Let $G$ be a weighted graph with edge weights greater than one and $G’$ be the graph constructed by squaring the weights of edges in $G$. Let $T$ and $T’$ be the minimum spanning trees of $G$ and $G’$, respectively, with total weights $t$ and $t’$. Which of the following statements is TRUE?
- $T’ = T$ with total weight $t’ = t^2$
- $T’ = T$ with total weight $t’ < t^2$
- $T’ \neq T$ but total weight $t’ = t^2$
- None of the above.
My attempt :
The problem doesn't say that graph $G$ has distinct edges weights, so, if I assume graph $G$ has all are same edge weights. There, we have a counter example for $T'=T$; means MST may be different. For $T' \neq T$, assume graph $G$ has distinct edge weights. Similarly, we have some counter examples for $t'=t^2$ and also for $t'<t^2$. Hence, option $(4)$ should be correct.
But, the problem was from competitive exam GATE. GATE has marks to all for this question, means either there is no option matches or more than one options are matching.
Could you explain it, please?
I found an explanation:
When the edge weights are squared the minimum spanning tree won't
change.$t′ < t^2$, because sum of squares is always less than the square of
the sums except for a single element case.Hence, $(2)$ is the general answer and $(1)$ is also true for a single
edge graph. Hence, in GATE $2012$, marks were given to all.

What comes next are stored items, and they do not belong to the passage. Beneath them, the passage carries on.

`config.mk`:
```
export PLATFORM = sky130hd
export DESIGN_NAME = robs_divider
export DESIGN_NICKNAME = d
export VERILOG_FILES = /design/src/rtl/robs_divider.sv
export SDC_FILE = /design/constraint.sdc
export NUM_CORES = 1
export LEC_CHECK = 0
export CAP_MARGIN = 40
export CORE_MARGIN = 4
export CORE_UTILIZATION = 40
export DETAILED_ROUTE_END_ITERATION = 8
export PLACE_DENSITY = 0.7
export RECOVER_POWER = 50
export SYNTH_ARGS = -nofsm -noshare
export SYNTH_HDL_FRONTEND = slang
export SYNTH_SLANG_ARGS = --single-unit
```
`constraint.sdc`:
```
create_clock -name clk -period 7.25 [get_ports clk]
set_input_delay 1.0875 -clock clk [delete_from_list [all_inputs] [get_ports clk]]
set_output_delay 1.0875 -clock clk [all_outputs]
set_load 0.01 [all_outputs]
```
`src/rtl/robs_divider.sv`:
```
// robs_divider: sequential signed restoring divider.
// A 2*WIDTH-bit two's-complement dividend is divided by a WIDTH-bit divisor,
// one shift-subtract step per clock, followed by one sign-fix cycle.
// Handshake: a reset pulse (0-1-0) loads the operands and starts the operation;
// done rises 2*WIDTH+1 edges after the last reset-high edge and the results
// (quotient, remainder, overflow, div_by_zero) then hold until the next reset.
module robs_divider #(
  parameter int WIDTH = 8
) (
  input  logic                 clk,
  input  logic                 reset,
  input  logic [2*WIDTH-1:0]   dividend,
  input  logic [WIDTH-1:0]     divisor,
  output logic [WIDTH-1:0]     quotient,
  output logic [WIDTH-1:0]     remainder,
  output logic                 overflow,
  output logic                 div_by_zero,
  output logic                 done,
  output logic [1:0]           dbg_state
);

  localparam int DW = 2 * WIDTH;
  localparam int CW = $clog2(DW);

  localparam logic [1:0] ST_ITER = 2'd0;
  localparam logic [1:0] ST_FIX  = 2'd1;
  localparam logic [1:0] ST_DONE = 2'd2;

  logic [1:0]       state_q, state_d;
  logic [CW-1:0]    cnt_q, cnt_d;
  logic [DW-1:0]    dvd_q, dvd_d;        // dividend magnitude, becomes quotient magnitude
  logic [WIDTH-1:0] dvs_q, dvs_d;        // divisor magnitude
  logic [WIDTH:0]   rem_q, rem_d;        // partial remainder
  logic             neg_dvd_q, neg_dvd_d;
  logic             neg_dvs_q, neg_dvs_d;
  logic             zero_q, zero_d;
  logic [WIDTH-1:0] quotient_q, quotient_d;
  logic [WIDTH-1:0] remainder_q, remainder_d;
  logic             overflow_q, overflow_d;
  logic             dbz_q, dbz_d;
  logic             done_q, done_d;

  // Operand magnitudes; the most negative values map to their exact unsigned magnitude.
  logic [DW-1:0]    dvd_abs;
  logic [WIDTH-1:0] dvs_abs;
  assign dvd_abs = dividend[DW-1] ? (DW'(0) - dividend) : dividend;
  assign dvs_abs = divisor[WIDTH-1] ? (WIDTH'(0) - divisor) : divisor;

  // One restoring step: shift the next dividend bit into the partial remainder and trial-subtract.
  logic [WIDTH+1:0] shifted;
  logic [WIDTH:0]   trial;
  logic             q_bit;
  assign shifted = {rem_q, dvd_q[DW-1]};
  assign q_bit   = (shifted >= {2'b00, dvs_q});
  assign trial   = shifted[WIDTH:0] - {1'b0, dvs_q};

  // Sign fix-up on the full-width quotient so overflow detection is exact.
  logic [DW-1:0]    q_signed;
  logic [WIDTH-1:0] r_signed;
  logic             q_fits;
  assign q_signed = (neg_dvd_q ^ neg_dvs_q) ? (DW'(0) - dvd_q) : dvd_q;
  assign r_signed = neg_dvd_q ? (WIDTH'(0) - rem_q[WIDTH-1:0]) : rem_q[WIDTH-1:0];
  assign q_fits   = (&q_signed[DW-1:WIDTH-1]) | ~(|q_signed[DW-1:WIDTH-1]);

  // Next-state logic: reset loads operands; otherwise ITER steps, FIX signs results, DONE holds.
  always_comb begin
    state_d     = state_q;
    cnt_d       = cnt_q;
    dvd_d       = dvd_q;
    dvs_d       = dvs_q;
    rem_d       = rem_q;
    neg_dvd_d   = neg_dvd_q;
    neg_dvs_d   = neg_dvs_q;
    zero_d      = zero_q;
    quotient_d  = quotient_q;
    remainder_d = remainder_q;
    overflow_d  = overflow_q;
    dbz_d       = dbz_q;
    done_d      = done_q;
    if (reset) begin
      dvd_d       = dvd_abs;
      dvs_d       = dvs_abs;
      neg_dvd_d   = dividend[DW-1];
      neg_dvs_d   = divisor[WIDTH-1];
      zero_d      = (divisor == '0);
      rem_d       = '0;
      cnt_d       = '0;
      state_d     = ST_ITER;
      quotient_d  = '0;
      remainder_d = '0;
      overflow_d  = 1'b0;
      dbz_d       = 1'b0;
      done_d      = 1'b0;
    end else begin
      case (state_q)
        ST_ITER: begin
          rem_d = q_bit ? trial : shifted[WIDTH:0];
          dvd_d = {dvd_q[DW-2:0], q_bit};
          cnt_d = cnt_q + 1'b1;
          if (cnt_q == CW'(DW - 1)) state_d = ST_FIX;
        end
        ST_FIX: begin
          if (zero_q) begin
            quotient_d  = '0;
            remainder_d = '0;
            overflow_d  = 1'b1;
            dbz_d       = 1'b1;
          end else begin
            quotient_d  = q_signed[WIDTH-1:0];
            remainder_d = r_signed;
            overflow_d  = ~q_fits;
            dbz_d       = 1'b0;
          end
          done_d  = 1'b1;
          state_d = ST_DONE;
        end
        default: begin
          state_d = ST_DONE;
        end
      endcase
    end
  end

  // State registers; reset is folded into the next-state logic as the operand load.
  always_ff @(posedge clk) begin
    state_q     <= state_d;
    cnt_q       <= cnt_d;
    dvd_q       <= dvd_d;
    dvs_q       <= dvs_d;
    rem_q       <= rem_d;
    neg_dvd_q   <= neg_dvd_d;
    neg_dvs_q   <= neg_dvs_d;
    zero_q      <= zero_d;
    quotient_q  <= quotient_d;
    remainder_q <= remainder_d;
    overflow_q  <= overflow_d;
    dbz_q       <= dbz_d;
    done_q      <= done_d;
  end

  assign quotient    = quotient_q;
  assign remainder   = remainder_q;
  assign overflow    = overflow_q;
  assign div_by_zero = dbz_q;
  assign done        = done_q;
  assign dbg_state   = state_q;

endmodule
```
Yosys cells after proc, flatten, opt, wreduce, memory -nomap -nowiden:

Index checks and enable logic that the tools add are counted.

* input bits: 26
* register bits after elaboration: 61
* logic and storage cells: 49

* $add $sub $neg: 6
* reduce and logical (&&, ||, !) cells: 6
* mux-type cells: 13
* equal/unequal tests: 3
* bitwise operators: 5
* $lt $le $gt $ge: 1

Operators with widths (number)
* two-way mux 16 bit: 4
* subtractor 1 x 16 -> 16 bit, first input constant: 2
* two-way mux 8 bit: 3
* subtractor 1 x 8 -> 8 bit, first input constant: 2
* >= comparator 10 x 8 -> 1 bit: 1
* two-way mux 9 bit: 1
* AND reduction 9 bit: 1
* OR reduction 9 bit: 1
* subtractor 9 x 8 -> 9 bit: 1
* logical NOT 8 bit: 1
* two-way mux 7 bit: 1
* adder 4 x 1 -> 4 bit, second input constant: 1
* equality test 4 bit, second input constant: 1
* two-way mux 2 bit: 2
* inverter 1 bit: 3
* equality test 2 x 1 -> 1 bit, second input constant: 1
* logical NOT 2 bit: 1
* two-way mux 1 bit: 2
* != test 2 bit, second input constant: 1
* nonzero test 2 bit: 1
* OR reduction 2 bit: 1
* OR 1 bit: 1
* XOR 1 bit: 1

Longest topological paths before layout:

* word-level depth: 7
* mapped depth: 11

Worst setup path after synthesis:

Ideal clock, no wire load.

* kind: input -> register
* from: input dividend[8]
* to: register dvd_q[13] (data pin)
* cell stages on the path: 5
* library setup time: 0.270 ns
* buffers on the path: 0
* arrival: 2.451 ns
* path slack: 4.528 ns
* path through: or4_1 -> or2_2 -> o41ai_1 -> xor2_1 -> a21oi_1

* longest elaborated chain between the ends: 3

RTL lines
* start, declared: line 12 `input logic [2*WIDTH-1:0] dividend,`
* subtractor 1 x 16 -> 16 bit: line 46 `assign dvd_abs = dividend[DW-1] ? (DW'(0) - dividend) : dividend;`
* two-way mux 16 bit: line 46
* two-way mux 16 bit: line 80 `if (reset) begin`
* named net dvd_d[13]: line 31 `logic [DW-1:0] dvd_q, dvd_d;`
* end signal, assigned: line 128 `dvd_q <= dvd_d;`
* end, declared: line 31

The timed path passes the listed nets, and every way through them passes these cells.
A chain may end at the register's enable or synchronous reset.

Final worst setup path:

* from: input reset
* to: register dvd_q[10] (enable)

* longest elaborated chain between the ends: 1

RTL lines
* start, declared: line 11 `input logic reset,`
* nonzero test 2 bit (no source line)

Every way passes these cells.

==> metrics.log <==
INFO  metric ctsResizeCount = 0
INFO  metric min_path_type = reg2reg
INFO  metric most_used_flip_flop_cell_after_synthesis = dfxtp_1
INFO  metric dieHeight = about 100 um
INFO  metric power_density = ~250 nW/um2
INFO  metric cts_setup_buffers = 0
INFO  metric insertion_delay = 0.34 ns
INFO  metric ff2ff_setup_slack = 4.25 ns
INFO  metric dr_drc_count = 0
INFO  metric max_freq = 236 MHz
INFO  metric critical_path_required = slightly above 7 ns
INFO  metric fin_crit_sh = 0.584
INFO  metric via_count = roughly 3100
INFO  metric synth_compound_area_frac = 0.175
INFO  metric setup_repair_after_global_routing_missed_its_margin = false
INFO  metric final_hold_viol_count = 0
INFO  metric post_synth_instance_area = between 3000 and 4000 um2
INFO  metric io-pin-count = 47
INFO  metric final_period_minus_worst_setup_slack = roughly 4.2 ns
INFO  metric htreeDepth = 3
INFO  metric post_route_cells_drive_above_1_share = 0.0697
INFO  metric fillCellCount = approximately 840
INFO  metric final_critical_path_setup_slack = between 3 and 4 ns
INFO  metric worstPathBufferInverterCount = 3
INFO  metric synth_nets = 459
INFO  metric multiInputGateArea = 2030 um2
INFO  metric regToRegStartpoint = dvd_q[15]
INFO  metric final_max_slew_viol_count = 76
INFO  metric synth.ff_latch_count = between 60 and 70
INFO  metric min_from = done
INFO  metric largest_family_of_logic_cells_by_synthesized_area = simple AND/OR/NAND/NOR gates
INFO  metric muxShareOfSynthArea = 0.0369
INFO  metric endpoint_kind = register
INFO  metric cts_root_buffer = clkbuf_8
INFO  metric non_filler_instance_count_after_layout = around 570
INFO  metric drt-vias-per-instance = approximately 5.5
INFO  metric detailedRoute.firstPassIterationCount = 4
INFO  metric cell_internal_power = roughly 740 uW
INFO  metric critPathSlowestCell = clkbuf_1
INFO  metric detail_route.iter0.violations = ~180
INFO  metric detailedPlacementHpwl = 6090 um
INFO  metric post_synth_xor_area_fraction = 0.106
INFO  metric route.antenna.remaining_nets = 0
INFO  metric critPathLaunch = reset
INFO  metric sequential_cell_area = roughly 1500 um2
INFO  metric clock-skew-final = about 0.011 ns
INFO  metric drv.max_cap_violation_count = 1
INFO  metric worstPathMaxFanout = between 70 and 80
INFO  metric synthesis_to_layout_area_growth = 18.9%
INFO  metric fp.dieArea = roughly 11000 um2
INFO  metric gp_congestion = 0.891
INFO  metric worstSetupStartpointType = input port
INFO  metric synth_simple_gate_area_frac = 0.177
INFO  metric final-setup-viol-count = 0
INFO  metric tightest_slew = 3.19 ns
INFO  metric antenna_violations_before_repair = 0
INFO  metric dp_worst_setup_slack = 3.83 ns
INFO  metric met3_wire_length = ~550 um
INFO  metric outcome = finished with violations
INFO  metric arrival = 4.20 ns
INFO  metric met2_length = ~3600 um
INFO  metric dp_cells = between 500 and 600
INFO  metric grt_max_degree = 76
INFO  metric switching_share = 0.343
INFO  metric critical_path.top_delay_family = buffers and inverters
INFO  metric grt_pass1_wl = around 14000 um
INFO  metric max_slew_margin = -1.12
INFO  metric synth_fa_ha_area_frac = 0.0490
INFO  metric comb_power_share = 0.321
INFO  metric power_leakage = around 0.0017 uW
INFO  metric tritoncts = built
INFO  metric switching_power = between 300 and 400 uW
INFO  metric clk_path_buf_depth = 2
INFO  metric wire_per_inst = roughly 15 um
INFO  metric total_of_buffers_placed_on_input_and_output_ports = 46
INFO  metric dr.max_layer_used = met4
INFO  metric num_rows = 34
INFO  metric synth_async_sr_flop_share = 0
INFO  metric vdd_drop_max = around 0.10 mV
INFO  metric cpPeakStageDelay = 2.24 ns
INFO  metric seq_power_share = 0.408
INFO  metric syn_area_per_cell = 8.89 um2
INFO  metric totalNegativeSetupSlack = 0 ns
INFO  metric postSynthCellCount = around 420
INFO  metric seq_area_frac_synth = 0.400
INFO  metric synth.distinct_cells = 53
INFO  metric postCtsHoldBufs = 0
INFO  metric cts-buffers-inserted = 9
INFO  metric synth.yosys.warnings = 0
INFO  metric groute.usage.overall = 0.153
INFO  metric vias_in_the_first_global_route = about 2900
INFO  metric clkSinkCount = roughly 60
INFO  metric violations_in_the_final_reports = max-capacitance violations, max-slew violations
INFO  metric coreArea = just under 9000 um2
INFO  metric pwr-share-clk = 0.271
INFO  metric die_width = between 100 and 150 um
INFO  metric timing.critical_path.cells = buf_2 > clkbuf_1 > nor2_1 > inv_1
INFO  metric clk_transition_reported_paths = 0.07 ns
INFO  metric synth_enable_flop_cells = 27
INFO  metric grt-ovfl-total = 0
INFO  metric num-nets-final = between 400 and 500
INFO  metric timing.setup.critical_path_class = in2reg
INFO  metric finalWirelength = 8270 um
INFO  metric initial_core_util = 0.419
INFO  metric insertedDiodeCount = 0
INFO  metric total_power = 1120 uW
INFO  metric m1WireLength = ~4000 um
routing by layer:
metal  vias up  global-route usage
li1       1570                   -
met3        15              0.0310
met5         -                   0
met4         0              0.0798
met1      1430               0.217
met2        92               0.219
worst min-delay path, delay by kind of cell, from the launching register on:
kind | cells | cell delay (ns)
compound gates | 1 | 0.05
buf+inv | 1 | 0.05
flops | 1 | 0.31
metrics by stage:
step                utilization  hold slack (ns)  cell area, um2
floorplan                     -            0.426            3720
global placement          0.475            0.428            4220
detailed placement        0.476            0.444            4230
CTS                       0.498            0.455            4430
global route              0.498            0.476            4430
finish                    0.498            0.454            4430
power by group through the flow:
stage                     Combinational (uW)  Clock [uW]  Sequential (uW)
after floorplan                          296           0              436
after global placement                   348           0              461
after detailed placement                 357           0              461
after CTS                                359         310              454
after global routing                     402         328              462
final                                    359         303              456
flip-flops by register name (all words and copies together), names as in the netlist, 2 cells and up:
signal	count
cnt_q	4
rem_q	9
dvs_q	8
dbg_state	2
remainder	8
quotient	8
dvd_q	16
placed cells by master, fill, tap and decap left out, drive strengths merged, types with 4 or more instances in the layout:
cell type / Yosys / routed
a211oi: 6 / 6
a21oi: 26 / 26
a22oi: 13 / 13
a31oi: 4 / 4
clkbuf: 17 / 12
clkdlybuf4s50: 0 / 33
dfxtp: 34 / 34
dlygate4sd3: 0 / 12
edfxtp: 27 / 27
ha: 13 / 13
inv: 26 / 28
mux2: 6 / 6
mux2i: 7 / 7
nand2: 22 / 22
nand3: 7 / 7
nand4: 4 / 4
nor2: 59 / 59
nor3: 8 / 8
nor4: 6 / 6
o21ai: 16 / 16
o31ai: 11 / 11
o41ai: 4 / 4
or3: 7 / 7
or4: 4 / 4
xnor2: 29 / 29
xor2: 16 / 16
worst paths after layout:
kind              depth (start not counted)        end
setup / recovery                          4  dvd_q[10]
hold / removal                            2       done
setup reg to reg                         10   rem_q[0]
hold reg to reg                           2       done
synthesized netlist by cell type (all sizes together), types with 3 or more instances:
cell type | n | share of area
nand3b | 3 | 0.0060
nand4 | 4 | 0.0067
o21ai | 16 | 0.021
buf | 8 | 0.012
or4 | 4 | 0.0091
xor2 | 16 | 0.038
dfxtp | 34 | 0.18
or3 | 7 | 0.012
o31ai | 11 | 0.022
mux2i | 7 | 0.019
nor3b | 3 | 0.0060
edfxtp | 27 | 0.22
o41ai | 4 | 0.0094
a211oi | 6 | 0.013
clkbuf | 17 | 0.017
a22oi | 13 | 0.026
a21oi | 26 | 0.035
nor4 | 6 | 0.010
ha | 13 | 0.044
nand3 | 7 | 0.0094
mux2 | 6 | 0.018
a31oi | 4 | 0.0067
nor2 | 59 | 0.059
nor3 | 8 | 0.011
or2 | 3 | 0.0050
nand2b | 3 | 0.0050
nand2 | 22 | 0.022
inv | 26 | 0.026
xnor2 | 29 | 0.068
kinds of logic (layout without fill, tap and decap cells):
group,count (synthesis),count (layout)
muxes,13,13
xor gates and xnor gates,45,45
adders and majority gates,14,14
AOI/OAI and AO/OA,98,98
buffers and inverters,51,91
DFF,61,61
and+or+nand+nor,137,137
layout make-up:
cell class,count,area share
multi-input cells,307,0.458
clock inverters,5,0.00622
inverters,26,0.0220
clock buffers,11,0.0393
repair buffers,49,0.107
flip-flops and latches,61,0.337
well taps,108,0.0305
Power figures use the tool's default switching activity.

Why is he proving true? Can we not find an counter example for given options?
He claims that all options $(1)$, $(2)$, and $(3)$ can be true?
Can I claim that all options $(1)$, $(2)$, and $(3)$ can be false?
Best Answer
(1) is true iff $G=K_2$. (although, maybe empty graph and $K_1$ would trivially satisfy this?)
(2) would be true if, say, $G$ is a tree with at least two edges.
(3) I do not think could ever be true. Two different spanning trees would mean $G$ has at least two edges, and the sum of squares of at least two numbers $\geq 1$ is never equal to the square of the sum.
I'm not sure how you should answer the question, but that's my understanding of the problem.